The log messages from openvpn.log:
Sun Feb 22 16:11:05 2009 read UDPv4 [EHOSTUNREACH]: No route to host (code=113)
Sun Feb 22 16:11:15 2009 read UDPv4 [EHOSTUNREACH]: No route to host (code=113)
Sun Feb 22 16:11:25 2009 read UDPv4 [EHOSTUNREACH]: No route to host (code=113)
Sun Feb 22 16:11:36 2009 read UDPv4 [EHOSTUNREACH]: No route to host (code=113)
Sun Feb 22 16:12:57 2009 read UDPv4 [EHOSTUNREACH]: No route to host (code=113)
Sun Feb 22 16:13:05 2009 read UDPv4 [EHOSTUNREACH|EHOSTUNREACH|EHOSTUNREACH]: No route to host (code=113)
Sun Feb 22 16:13:08 2009 read UDPv4 [EHOSTUNREACH|EHOSTUNREACH|EHOSTUNREACH]: No route to host (code=113)
Sun Feb 22 16:13:11 2009 read UDPv4 [EHOSTUNREACH|EHOSTUNREACH|EHOSTUNREACH]: No route to host (code=113)

The OpenVPN config file of the affected host:
remote base001.acme.loc
remote base002.acme.loc
client
tls-client
port 1194
proto udp
dev tapmanagement
ca management/keys/ca.crt
cert management/keys/evsrv002-20090220@1450.crt
key management/keys/evsrv002-20090220@1450.key
dh management/keys/dh1024.pem
comp-lzo
user nobody
group nobody
persist-key
persist-tun
status /var/log/openvpn/management/status.log
log /var/log/openvpn/management/openvpn.log
log-append /var/log/openvpn/management/openvpn.log
verb 3
ns-cert-type server

Couldn't find out yet what could cause this as everything else works fine when accessing the host directly without VPN.

Comment 9 Elias Probst 2009-02-24 14:04:34 UTC

I've just upgraded to the latest unstable (~amd64) release of net-misc/openvpn-2.1_rc15 on the affected client and the problem didn't occur anymore so far.

Could you check whether this works for you too? So we could request 2.1_rc15 going stable.

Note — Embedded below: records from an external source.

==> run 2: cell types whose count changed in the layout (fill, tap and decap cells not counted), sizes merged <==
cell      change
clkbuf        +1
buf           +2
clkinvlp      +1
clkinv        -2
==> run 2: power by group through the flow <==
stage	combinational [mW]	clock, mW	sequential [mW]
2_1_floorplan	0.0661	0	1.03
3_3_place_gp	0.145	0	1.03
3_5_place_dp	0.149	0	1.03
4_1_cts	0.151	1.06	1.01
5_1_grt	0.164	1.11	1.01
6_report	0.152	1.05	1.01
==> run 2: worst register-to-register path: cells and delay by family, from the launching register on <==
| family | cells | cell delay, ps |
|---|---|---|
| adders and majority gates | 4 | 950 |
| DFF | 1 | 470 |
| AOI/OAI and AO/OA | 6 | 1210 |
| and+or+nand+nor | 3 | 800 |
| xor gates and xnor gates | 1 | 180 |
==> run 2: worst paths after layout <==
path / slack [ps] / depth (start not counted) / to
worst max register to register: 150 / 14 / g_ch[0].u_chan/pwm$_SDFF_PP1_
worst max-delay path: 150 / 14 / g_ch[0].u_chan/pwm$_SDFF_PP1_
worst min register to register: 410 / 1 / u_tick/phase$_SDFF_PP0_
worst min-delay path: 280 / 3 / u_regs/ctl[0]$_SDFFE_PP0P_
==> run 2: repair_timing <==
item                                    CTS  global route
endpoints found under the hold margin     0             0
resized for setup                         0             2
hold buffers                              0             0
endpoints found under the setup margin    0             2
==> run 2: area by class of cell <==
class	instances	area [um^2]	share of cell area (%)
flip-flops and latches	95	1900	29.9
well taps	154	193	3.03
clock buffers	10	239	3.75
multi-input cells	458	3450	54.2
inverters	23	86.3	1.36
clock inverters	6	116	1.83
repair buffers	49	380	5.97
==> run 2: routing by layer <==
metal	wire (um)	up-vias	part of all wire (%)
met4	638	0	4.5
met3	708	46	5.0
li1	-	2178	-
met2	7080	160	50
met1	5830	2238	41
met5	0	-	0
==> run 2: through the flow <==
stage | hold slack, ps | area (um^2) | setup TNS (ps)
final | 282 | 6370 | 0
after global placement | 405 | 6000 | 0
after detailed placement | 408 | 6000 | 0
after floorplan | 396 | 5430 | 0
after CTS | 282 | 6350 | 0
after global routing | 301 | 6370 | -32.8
### src/rtl/sctl_datapath.sv
module sctl_datapath
  import sctl_pkg::*;
#(
  parameter int FIFO_DEPTH = 16,
  parameter int PRE_STEP   = 2,
  parameter int LVL_W      = $clog2(FIFO_DEPTH + 1)
) (
  input  logic             clk,
  input  logic             rstN,
  input  logic             standby,
  input  strobe_t          strb,
  input  logic [1:0]       regSel,
  input  logic [7:0]       wrData,
  input  logic [LVL_W-1:0] fifoLevel,
  input  logic             txFlag,
  output logic             belowTrig,
  output logic [7:0]       rdData,
  output logic             txIrq,
  output logic             txIntEn,
  output logic             rxIntEn,
  output logic             txEn,
  output logic             rxEn,
  output logic [1:0]       clkMode,
  output logic             baudTick,
  output logic [LVL_W-1:0] trigVal,
  output logic [1:0]       prescVal
);
  localparam int NUM_SEL = 4;
  localparam int PRE_W   = PRE_STEP * (NUM_SEL - 1);
  localparam logic [LVL_W-1:0] TRIG_RESET = LVL_W'(FIFO_DEPTH / 2);

  logic [5:0]       ctrlQ;    // {tie, rie, te, re, cke[1:0]}
  logic [1:0]       prescQ;
  logic [LVL_W-1:0] trigQ;
  logic [PRE_W-1:0] preCnt;
  logic [NUM_SEL-1:0] tickOpt;

  always_ff @(posedge clk) begin
    if (!rstN || standby)  ctrlQ <= '0;
    else if (strb.wrCtrl)  ctrlQ <= {wrData[7:4], wrData[1:0]};
  end

  always_ff @(posedge clk) begin
    if (!rstN) begin
      prescQ <= '0;
      trigQ  <= TRIG_RESET;
      preCnt <= '0;
    end else begin
      if (strb.wrPresc) prescQ <= wrData[1:0];
      if (strb.wrTrig)  trigQ  <= wrData[LVL_W-1:0];
      preCnt <= preCnt + 1'b1;
    end
  end

  for (genvar i = 0; i < NUM_SEL; i++) begin : g_tap
    if (i == 0) begin : g_full
      assign tickOpt[i] = 1'b1;
    end else begin : g_div
      assign tickOpt[i] = &preCnt[i*PRE_STEP-1:0];
    end
  end

  assign baudTick  = tickOpt[prescQ];
  assign belowTrig = fifoLevel < trigQ;
  assign {txIntEn, rxIntEn, txEn, rxEn, clkMode} = ctrlQ;
  assign txIrq     = txFlag && txIntEn;
  assign trigVal   = trigQ;
  assign prescVal  = prescQ;

  always_comb begin
    unique case (regSel)
      SEL_CTRL:  rdData = {ctrlQ[5:2], 2'b00, ctrlQ[1:0]};
      SEL_PRESC: rdData = {6'b0, prescQ};
      SEL_STAT:  rdData = {7'b0, txFlag};
      default:   rdData = 8'(trigQ);
    endcase
  end
endmodule

### src/rtl/sctl_top.sv
module sctl_top
  import sctl_pkg::*;
#(
  parameter int FIFO_DEPTH = 16,
  parameter int PRE_STEP   = 2,
  parameter int LVL_W      = $clog2(FIFO_DEPTH + 1)
) (
  input  logic             clk,
  input  logic             rstN,
  input  logic             standby,
  input  logic             wrEn,
  input  logic             rdEn,
  input  logic [1:0]       regSel,
  input  logic [7:0]       wrData,
  output logic [7:0]       rdData,
  input  logic [LVL_W-1:0] fifoLevel,
  output logic             txIrq,
  output logic             txIntEn,
  output logic             rxIntEn,
  output logic             txEn,
  output logic             rxEn,
  output logic [1:0]       clkMode,
  output logic             baudTick,
  output logic             txEmptyFlag
);
  strobe_t          strb;
  logic             belowTrig;
  logic [LVL_W-1:0] trigVal;
  logic [1:0]       prescVal;

  sctl_control u_ctrl (
    .clk(clk), .rstN(rstN), .wrEn(wrEn), .rdEn(rdEn), .regSel(regSel),
    .wrBit0(wrData[0]), .belowTrig(belowTrig), .strb(strb),
    .txFlag(txEmptyFlag)
  );

  sctl_datapath #(.FIFO_DEPTH(FIFO_DEPTH), .PRE_STEP(PRE_STEP), .LVL_W(LVL_W)) u_dp (
    .clk(clk), .rstN(rstN), .standby(standby), .strb(strb), .regSel(regSel),
    .wrData(wrData), .fifoLevel(fifoLevel), .txFlag(txEmptyFlag),
    .belowTrig(belowTrig), .rdData(rdData), .txIrq(txIrq),
    .txIntEn(txIntEn), .rxIntEn(rxIntEn), .txEn(txEn), .rxEn(rxEn),
    .clkMode(clkMode), .baudTick(baudTick), .trigVal(trigVal),
    .prescVal(prescVal)
  );
endmodule

### config.mk
export PLATFORM = sky130hd
export DESIGN_NAME = sctl_top
export DESIGN_NICKNAME = d
export VERILOG_FILES = /design/src/rtl/sctl_pkg.sv /design/src/rtl/sctl_control.sv /design/src/rtl/sctl_datapath.sv /design/src/rtl/sctl_top.sv
export SDC_FILE = /design/constraint.sdc
export NUM_CORES = 1
export LEC_CHECK = 0
export ABC_CLOCK_PERIOD_IN_PS = 1400
export BUFFER_PORTS_ARGS = -buffer_cell sky130_fd_sc_hd__buf_2
export CAP_MARGIN = 20
export CORE_MARGIN = 5
export CORE_UTILIZATION = 43
export DETAILED_ROUTE_END_ITERATION = 10
export PLACE_DENSITY = 0.73
export SYNTH_ARGS = -nofsm -noshare
export SYNTH_HDL_FRONTEND = slang
export SYNTH_SLANG_ARGS = --single-unit
### constraint.sdc
create_clock -name clk -period 1.4 [get_ports clk]
set_clock_uncertainty 0.2 [all_clocks]
set_input_delay 0.21 -clock clk [delete_from_list [all_inputs] [get_ports clk]]
set_output_delay 0.21 -clock clk [all_outputs]
set_load 0.005 [all_outputs]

Comment 10 Elias Probst 2009-02-24 17:42:49 UTC

Unluckily the problem occured with 2.1_rc15 after some minutes again.
So upgrading to 2.1_rc15 isn't an option to resolve this issue ;-(

Comment 11 Elias Probst 2009-08-25 15:25:36 UTC

Did anyone of you solve this problem yet? Any news here? Still fighting with it on 2 VMs.

Comment 12 Dirkjan Ochtman (RETIRED) gentoo-dev

2010-08-23 13:20:29 UTC

I recommend you try to figure this out with upstream. If it turns out to be a distribution issue, we can fix that later. Closing for now.